Em entrevista semanal a jornalistas, ele disse estar otimista de que o acordo avançará depois que os países tiverem mais tempo de avaliar o documento.
Enriquecimento
Boa parte do ceticismo das potências internacionais diz respeito às declarações do Irã de que continuará enriquecendo urânio a 20%, mesmo após o acordo.
Mehmanparast ressaltou hoje que o documento não está vinculado ao programa de enriquecimento iraniano. 'O acordo fechado ontem em Teerã aborda a troca de urânio de 3,5% por combustível nuclear a 20% e nada interfere no enriquecimento de urânio (no Irã)", disse.
"A troca do urânio além de criar confiança tem outro significado, dará ao Irã o direito de continuar com o enriquecimento", acrescentou.
Mehmanparast evitou esclarecer se o país está disposto a interromper o enriquecimento, como exigem as grandes potências.
Ceticismo
As grandes potências permaneceram céticas em relação ao acordo mediado por Brasil e Turquia, e analistas acham que o fato não resolverá a divisão internacional acerca desse assunto nem evitará a adoção de novas sanções da ONU a Teerã.
O Irã já sofreu três rodadas de sanções por causa do seu programa nuclear, apesar de insistir no caráter pacífico de suas atividades.
A proposta assinada em Teerã foi feita no ano passado pela ONU sob a premissa de que o Irã abandonaria o enriquecimento de urânio e ficaria mais distante de purificar o material radiativo até o grau necessário para o uso em armas.
Mas, após anunciar o acordo com Brasil e Turquia, o Irã informou que não pretende abandonar suas atividades de enriquecimento de urânio.
A Casa Branca disse que o Irã precisa dar outras provas do caráter pacífico do seu programa atômico. 'Diante do repetido fracasso do Irã em cumprir seus próprios compromissos (...), os Estados Unidos e a comunidade internacional continuam tendo sérias preocupações", disse um porta-voz. "Acho que estamos fazendo um sólido progresso a respeito de uma resolução com sanções."
Um porta-voz do Departamento de Estado norte-americano disse que Washington mantém o desejo de "se envolver com o Irã em qualquer lugar, a qualquer momento, desde que o Irã esteja preparado para tratar as preocupações da comunidade internacional a respeito do seu programa nuclear." Esse porta-voz disse que, enquanto isso, os EUA continuarão buscando novas sanções.
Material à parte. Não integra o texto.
This design comes from an exercise in tuning for small area on the open sky130 flow, not from production work.
In this exercise RTL edits were held to simulation tests only and were not proved equivalent to the original.
No activity file was given, so power comes from the tool's default toggle rates. The flow treats the clock pin as an ideal source, which a real chip does not have.

## flow/run.sh

```bash
#!/bin/bash
# The standard layout (standard.sh) with two changes:
#  - the ports are buffered with the smallest buffer cell, buf_1, instead of
#    the cell buffer_ports picks by default;
#  - clock tree synthesis puts up to 30 flip-flops on each leaf clkbuf_16
#    and inserts no dummy loads.
# make's full output goes to standard.log in this folder; ORFS writes each
# step's own log under orfs/logs/.
set -euo pipefail
export BUFFER_PORTS_ARGS="-buffer_cell sky130_fd_sc_hd__buf_1"
export CTS_ARGS="-sink_clustering_enable -repair_clock_nets -buf_list sky130_fd_sc_hd__clkbuf_16 -sink_clustering_size 30 -sink_clustering_max_diameter 80 -dont_use_dummy_load"
bash standard.sh > standard.log 2>&1
```

## standard.sh

```bash
#!/bin/bash
# synth_recipe.tcl (not shown) runs the flow's synth.tcl, then flattens the netlist and writes it again
# the make line also repeats each setting of config.mk as NAME=value (left out here)
make -C /OpenROAD-flow-scripts/flow DESIGN_CONFIG=/design/flow/config.mk WORK_HOME=/design/flow/orfs CLKGATE_MAP_FILE= SYNTH_SCRIPT=/design/flow/synth_recipe.tcl "${@:-finish}"
```

## config.mk

```make
export PLATFORM = sky130hd
export DESIGN_NAME = filters
export DESIGN_NICKNAME = filters
export VERILOG_FILES = /design/flow/design.v
export SDC_FILE = /design/flow/constraint.sdc
export NUM_CORES = 4
export LEC_CHECK = 0
export CAP_MARGIN = 20
export CORE_MARGIN = 2
export CORE_UTILIZATION = 70
export PLACE_DENSITY = 0.8
export SLEW_MARGIN = 20
```

## constraint.sdc

```tcl
create_clock -name core_clock -period 12.0 [get_ports {CLK}]
set_input_delay 2.4000 -clock core_clock [delete_from_list [all_inputs] [get_ports {CLK}]]
set_output_delay 2.4000 -clock core_clock [all_outputs]
set_load 0.01 [all_outputs]
```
O Reino Unido afirmou que a preparação de novas sanções da ONU deve continuar, e que a adoção do acordo pelo Irã 'pode ser apenas mais uma tática protelatória", segundo o secretário (ministro) de Relações Exteriores, William Hague.
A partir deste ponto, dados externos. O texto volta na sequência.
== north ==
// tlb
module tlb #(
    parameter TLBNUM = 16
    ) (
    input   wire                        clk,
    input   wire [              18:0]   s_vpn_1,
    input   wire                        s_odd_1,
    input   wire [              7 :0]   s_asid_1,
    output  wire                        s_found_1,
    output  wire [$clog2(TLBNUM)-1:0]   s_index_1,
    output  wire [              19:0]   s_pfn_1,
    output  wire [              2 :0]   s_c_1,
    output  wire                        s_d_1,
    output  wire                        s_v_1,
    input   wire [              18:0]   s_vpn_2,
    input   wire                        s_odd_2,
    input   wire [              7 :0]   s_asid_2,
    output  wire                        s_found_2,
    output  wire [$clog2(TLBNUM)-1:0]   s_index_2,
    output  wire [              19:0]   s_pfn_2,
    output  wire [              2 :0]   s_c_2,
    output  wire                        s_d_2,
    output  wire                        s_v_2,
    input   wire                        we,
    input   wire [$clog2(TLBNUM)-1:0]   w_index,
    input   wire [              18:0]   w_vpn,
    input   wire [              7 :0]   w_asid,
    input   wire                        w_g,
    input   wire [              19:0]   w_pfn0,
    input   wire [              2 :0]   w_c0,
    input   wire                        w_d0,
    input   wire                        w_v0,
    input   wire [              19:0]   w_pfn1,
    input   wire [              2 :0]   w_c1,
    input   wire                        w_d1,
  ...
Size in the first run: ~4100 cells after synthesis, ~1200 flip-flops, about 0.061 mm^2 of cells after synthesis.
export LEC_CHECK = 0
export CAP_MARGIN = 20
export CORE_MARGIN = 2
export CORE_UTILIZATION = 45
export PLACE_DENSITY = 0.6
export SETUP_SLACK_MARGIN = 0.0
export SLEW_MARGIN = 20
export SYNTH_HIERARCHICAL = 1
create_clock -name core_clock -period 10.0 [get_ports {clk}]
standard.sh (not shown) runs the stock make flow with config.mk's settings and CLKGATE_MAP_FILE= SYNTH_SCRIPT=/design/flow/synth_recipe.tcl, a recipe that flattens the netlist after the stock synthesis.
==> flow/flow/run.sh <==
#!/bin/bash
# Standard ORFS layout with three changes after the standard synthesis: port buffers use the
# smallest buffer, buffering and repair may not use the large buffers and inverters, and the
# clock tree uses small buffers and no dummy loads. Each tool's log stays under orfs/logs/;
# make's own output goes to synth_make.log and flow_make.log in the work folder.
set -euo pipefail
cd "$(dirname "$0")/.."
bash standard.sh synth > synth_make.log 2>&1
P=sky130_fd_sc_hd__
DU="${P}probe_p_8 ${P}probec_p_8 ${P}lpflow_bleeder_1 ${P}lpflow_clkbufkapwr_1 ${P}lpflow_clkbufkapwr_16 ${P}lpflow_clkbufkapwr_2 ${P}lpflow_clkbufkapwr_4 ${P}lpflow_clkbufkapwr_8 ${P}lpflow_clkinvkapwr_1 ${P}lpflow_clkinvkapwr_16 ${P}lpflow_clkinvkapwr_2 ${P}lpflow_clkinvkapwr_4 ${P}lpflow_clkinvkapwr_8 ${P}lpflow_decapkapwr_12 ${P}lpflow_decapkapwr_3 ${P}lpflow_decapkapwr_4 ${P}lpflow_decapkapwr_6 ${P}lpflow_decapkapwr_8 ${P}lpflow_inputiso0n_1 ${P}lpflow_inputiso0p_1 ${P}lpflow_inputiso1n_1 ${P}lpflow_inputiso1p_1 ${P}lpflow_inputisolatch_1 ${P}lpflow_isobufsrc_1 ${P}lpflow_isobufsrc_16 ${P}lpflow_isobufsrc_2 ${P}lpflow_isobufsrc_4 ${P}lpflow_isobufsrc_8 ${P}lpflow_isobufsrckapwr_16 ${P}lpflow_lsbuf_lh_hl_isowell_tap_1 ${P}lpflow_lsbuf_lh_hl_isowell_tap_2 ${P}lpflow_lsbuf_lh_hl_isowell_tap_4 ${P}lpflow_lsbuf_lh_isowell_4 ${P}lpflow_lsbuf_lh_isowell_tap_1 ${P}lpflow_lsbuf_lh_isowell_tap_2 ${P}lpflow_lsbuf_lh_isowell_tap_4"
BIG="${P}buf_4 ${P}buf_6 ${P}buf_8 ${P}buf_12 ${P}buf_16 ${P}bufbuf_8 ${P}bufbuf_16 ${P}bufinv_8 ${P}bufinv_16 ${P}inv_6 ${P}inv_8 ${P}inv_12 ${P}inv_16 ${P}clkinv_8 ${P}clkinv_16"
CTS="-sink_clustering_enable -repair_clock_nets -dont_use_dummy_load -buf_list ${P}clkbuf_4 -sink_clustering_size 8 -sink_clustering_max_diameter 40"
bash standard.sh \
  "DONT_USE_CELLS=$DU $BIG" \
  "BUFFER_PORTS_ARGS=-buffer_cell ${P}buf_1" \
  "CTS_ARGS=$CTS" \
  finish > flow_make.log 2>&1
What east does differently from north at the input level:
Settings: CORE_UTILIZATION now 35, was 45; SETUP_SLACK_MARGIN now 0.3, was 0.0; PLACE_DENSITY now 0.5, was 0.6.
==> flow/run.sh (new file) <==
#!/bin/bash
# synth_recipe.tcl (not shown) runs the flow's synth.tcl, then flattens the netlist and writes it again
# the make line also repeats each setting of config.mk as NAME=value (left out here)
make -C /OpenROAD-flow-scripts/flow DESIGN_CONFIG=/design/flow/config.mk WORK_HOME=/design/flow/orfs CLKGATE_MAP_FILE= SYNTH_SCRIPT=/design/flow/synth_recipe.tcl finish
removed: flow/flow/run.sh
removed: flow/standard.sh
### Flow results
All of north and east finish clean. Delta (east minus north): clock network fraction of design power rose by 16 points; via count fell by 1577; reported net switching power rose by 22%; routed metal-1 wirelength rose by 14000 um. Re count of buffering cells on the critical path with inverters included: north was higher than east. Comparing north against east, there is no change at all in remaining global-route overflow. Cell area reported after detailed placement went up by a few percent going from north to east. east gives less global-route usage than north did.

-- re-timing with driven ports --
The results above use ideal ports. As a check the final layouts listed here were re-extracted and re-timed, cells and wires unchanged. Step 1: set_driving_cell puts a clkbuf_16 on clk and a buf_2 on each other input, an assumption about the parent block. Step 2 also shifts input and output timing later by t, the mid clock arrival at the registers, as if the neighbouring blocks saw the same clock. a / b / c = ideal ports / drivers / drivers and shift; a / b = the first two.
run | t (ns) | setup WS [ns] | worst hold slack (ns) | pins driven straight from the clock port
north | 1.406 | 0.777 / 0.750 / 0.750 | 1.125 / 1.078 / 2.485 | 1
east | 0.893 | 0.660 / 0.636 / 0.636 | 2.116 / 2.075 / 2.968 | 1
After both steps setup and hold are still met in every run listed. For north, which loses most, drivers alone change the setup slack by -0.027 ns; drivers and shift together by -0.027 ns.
A AIEA, um órgão da ONU, tampouco se manifestou. Diplomatas disseram em Viena, onde fica a sede da agência, que aparentemente a AIEA não foi informada sobre os detalhes do acordo, anunciado em Teerã durante visita do presidente Luiz Inácio Lula da Silva.
A França indicou que o acordo não vai resolver as principais questões.
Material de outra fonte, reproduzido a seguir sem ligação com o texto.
This design comes from an exercise in tuning for small area on the open sky130 flow, not from production work. RTL that was checked went through simulation tests only; none was proved equivalent to the original. The flow treats the clock pin as an ideal source. Dropping or thinning the clock tree relies on that and would not hold on a real chip. Power and IR drop assume default switching activity.

## wip/maple
// pong_top
module pong_top(clk, rst, btn, video_on, pixel_x, pixel_y, rgb);
    input           clk, rst;
    input    [1:0]  btn;
    input           video_on;
    input    [9:0]  pixel_x, pixel_y;
    output  [11:0]  rgb;
    wire            reset_S;
    wire            tick;
    wire     [1:0]  button;
    wire            meta;
    AISO
        AISO(.reset(rst), .clk(clk), .meta(meta), .reset_S(reset_S));
    pulsegeneration
        pulse(.reset(reset_S), .clk(clk), .tick(tick));
    debounce
          d0(.reset(reset_S), .clk(clk), .tick(tick), .button_in(btn[0]), .db_signal(button[0]));
    debounce
          d1(.reset(reset_S), .clk(clk), .tick(tick), .button_in(btn[1]), .db_signal(button[1]));
    pong_graph_animate
         GRAPH(.clk(clk),
               .arst(rst),
               .rst(reset_S),
               .meta(meta),
               .btn(button),
               .video_on(video_on),
               .pixel_x(pixel_x),
               .pixel_y(pixel_y),
               .graph_rgb(rgb)
               );
endmodule
For scale: about 57 flip-flops, ~37 I/O pins, roughly 3400 um2 of cells after synthesis.
==> module graph_core, before the edit <==
module graph_core(btn, video_on, pixel_x, pixel_y, pad, bx, by, vi, vx, vy,
                  graph_rgb, pad_n, bx_n, by_n, vi_n, vx_n, vy_n);
    input        [1:0]   btn;
    input                video_on;
    input        [9:0]   pixel_x, pixel_y;
    input        [7:0]   pad;
    input        [9:0]   bx;
    input        [8:0]   by;
    input                vi, vx, vy;
    output       [11:0]  graph_rgb;
    output       [7:0]   pad_n;
    output       [9:0]   bx_n;
    output       [8:0]   by_n;
    output reg           vi_n, vx_n, vy_n;
    function [10:0] sub10;
        input [9:0] a;
        input [9:0] b;
        integer i;
        reg w;
        begin
            w = 1'b0;
            for (i = 0; i < 10; i = i + 1) begin
                sub10[i] = a[i] ^ b[i] ^ w;
                w = (~a[i] & b[i]) | (~(a[i] ^ b[i]) & w);
            end
            sub10[10] = w;
        end
    endfunction
    function ge10;
        input [9:0] x;
        input [9:0] k;
        integer i;
        reg g;
        begin
            g = 1'b1;
            for (i = 0; i < 10; i = i + 1)
                g = k[i] ? (x[i] & g) : (x[i] | g);
            ge10 = g;
        end
    endfunction
    function [9:0] step10;
        input [9:0] x;
        input       en, up2, down;
        integer i;
        reg c;
        begin
            step10[0] = x[0] ^ (en & ~up2);
            c = en & (up2 | (x[0] ^ down));
            for (i = 1; i < 10; i = i + 1) begin
                step10[i] = x[i] ^ c;
                c = c & (x[i] ^ (down & ~up2));
            end
        end
    endfunction
    wire refr = (pixel_y == 10'd481) && (pixel_x == 10'd0);
    wire pad_dn = btn[1] & ~ge10({2'b0, pad}, 10'd203);
    wire pad_up = ~pad_dn & btn[0] & ge10({2'b0, pad}, 10'd2);
    wire pen = refr & (pad_dn | pad_up);
    wire [9:0] pad_s = step10({2'b0, pad}, pen, 1'b0, pad_up);
    assign pad_n = pad_s[7:0];
    assign bx_n = step10(bx, refr, vi, vx);
    wire [9:0] by_s = step10({1'b0, by}, refr, vi & vx, vy);
    assign by_n = by_s[8:0];
    wire by_top = &by;       
    wire top  = (by == 9'd0);
    wire bot  = ge10({1'b0, by}, 10'd473) & ~by_top;
    wire wall = ~ge10(bx, 10'd36);
    wire hitx = (bx[9:2] == 8'd148) & (bx[1:0] != 2'd0) | (bx == 10'd596);
    wire [10:0] qd = sub10({2'b0, by[8:1]}, {2'b0, pad});
    wire [8:0] q = qd[8:0];
    wire q_lo = ~q[8] & (q[7:6] == 2'd0) & (~q[5] | (q[4:2] == 3'd0));
    wire q_neg = (q[8:2] == 7'h7f) & ((q[1:0] != 2'd0) | by[0]);
    wire hity = ~by_top & (q_lo | q_neg);
    always @* begin
        vi_n = vi; vx_n = vx; vy_n = vy;
        if (top) begin
            vy_n = 1'b0;
            if (vi) vx_n = 1'b0;
        end else if (bot) begin
            vy_n = 1'b1;
            if (vi) vx_n = 1'b0;
        end else if (wall) begin
            vi_n = 1'b0; vx_n = 1'b0;
        end else if (hitx && hity) begin
            vi_n = 1'b0; vx_n = 1'b1;
        end
    end
    wire wall_on = (pixel_x[9:2] == 8'd8);                   
    wire [10:0] pd = sub10({2'b0, pixel_y[8:1]}, {2'b0, pad});
    wire paddle_on = (pixel_x[9:2] == 8'd150) & ~pixel_y[9] & ~pd[10] & (pd[7:6] == 2'd0) &
                     (~pd[5] | (pd[4:2] == 3'd0));
    function inrange;
        input [9:0] a;       
        input [9:0] b;       
        input       w;       
        integer i;
        reg c, ok;
        begin
            c = w;
            ok = 1'b1;
            for (i = 3; i < 10; i = i + 1) begin
                ok = ok & ~(a[i] ^ b[i] ^ c);
                c = b[i] & ~a[i];
            end
            inrange = ok & ~c & ~((b[9:3] == 7'h7f) & (b[2:0] != 3'd0));
        end
    endfunction
    wire [10:0] dxl = sub10({7'd0, pixel_x[2:0]}, {7'd0, bx[2:0]});
    wire [10:0] dyl = sub10({7'd0, pixel_y[2:0]}, {7'd0, by[2:0]});
    wire xin = inrange(pixel_x, bx, dxl[10]);
    wire yin = ~pixel_y[9] & ~by_top & inrange({1'b0, pixel_y[8:0]}, {1'b0, by}, dyl[10]);
    wire [10:0] dx = dxl;
    wire [10:0] dy = dyl;
    wire [2:0] c = dx[2:0];
    wire [2:0] r = dy[2:0];
    wire [1:0] er = r[2] ? ~r[1:0] : r[1:0];
    wire [1:0] ec = c[2] ? ~c[1:0] : c[1:0];
    wire rom_bit = er[1] | ec[1] | (er[0] & ec[0]);
    wire ball_on = xin & yin & rom_bit;
    assign graph_rgb = !video_on ? 12'h000 :
                       wall_on   ? 12'h00f :
                       paddle_on ? 12'h0f0 :
                       ball_on   ? 12'hf00 : 12'haaa;
endmodule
"Não nos enganemos, uma solução para a questão (da troca de combustível), se acontecer, não fará nada para resolver o problema representado pelo programa nuclear iraniano", disse a chancelaria em nota.
O presidente russo, Dmitri Medvedev, manifestou preocupação semelhante. "Uma questão é: será que o Irã vai ele próprio enriquecer urânio? Até onde entendo por funcionários daquele Estado, tal atividade será continuada. Nesse caso (...), essas preocupações que a comunidade internacional tinha antes continuariam."
Medvedev discutiu por telefone o assunto com Lula e "avaliou positivamente os esforços conjuntos do Brasil e da Turquia para promover uma solução política e diplomática para o problema nuclear iraniano", segundo comunicado do Kremlin.
"Depois disso, precisamos decidir o que fazer: as propostas são suficientes ou é preciso algo mais? Então acho que uma pequena pausa nesse problema não faria mal nenhum", afirmou.
O presidente iraniano, Mamhoud Ahmadinejad, pediu ao 5+1 que reabram negociações com o seu país.
"Eles deveriam saudar o grande evento que ocorreu em Teerã e se distanciarem da atmosfera de pressão e sanções para criar uma oportunidade para a interação e a cooperação com o Irã."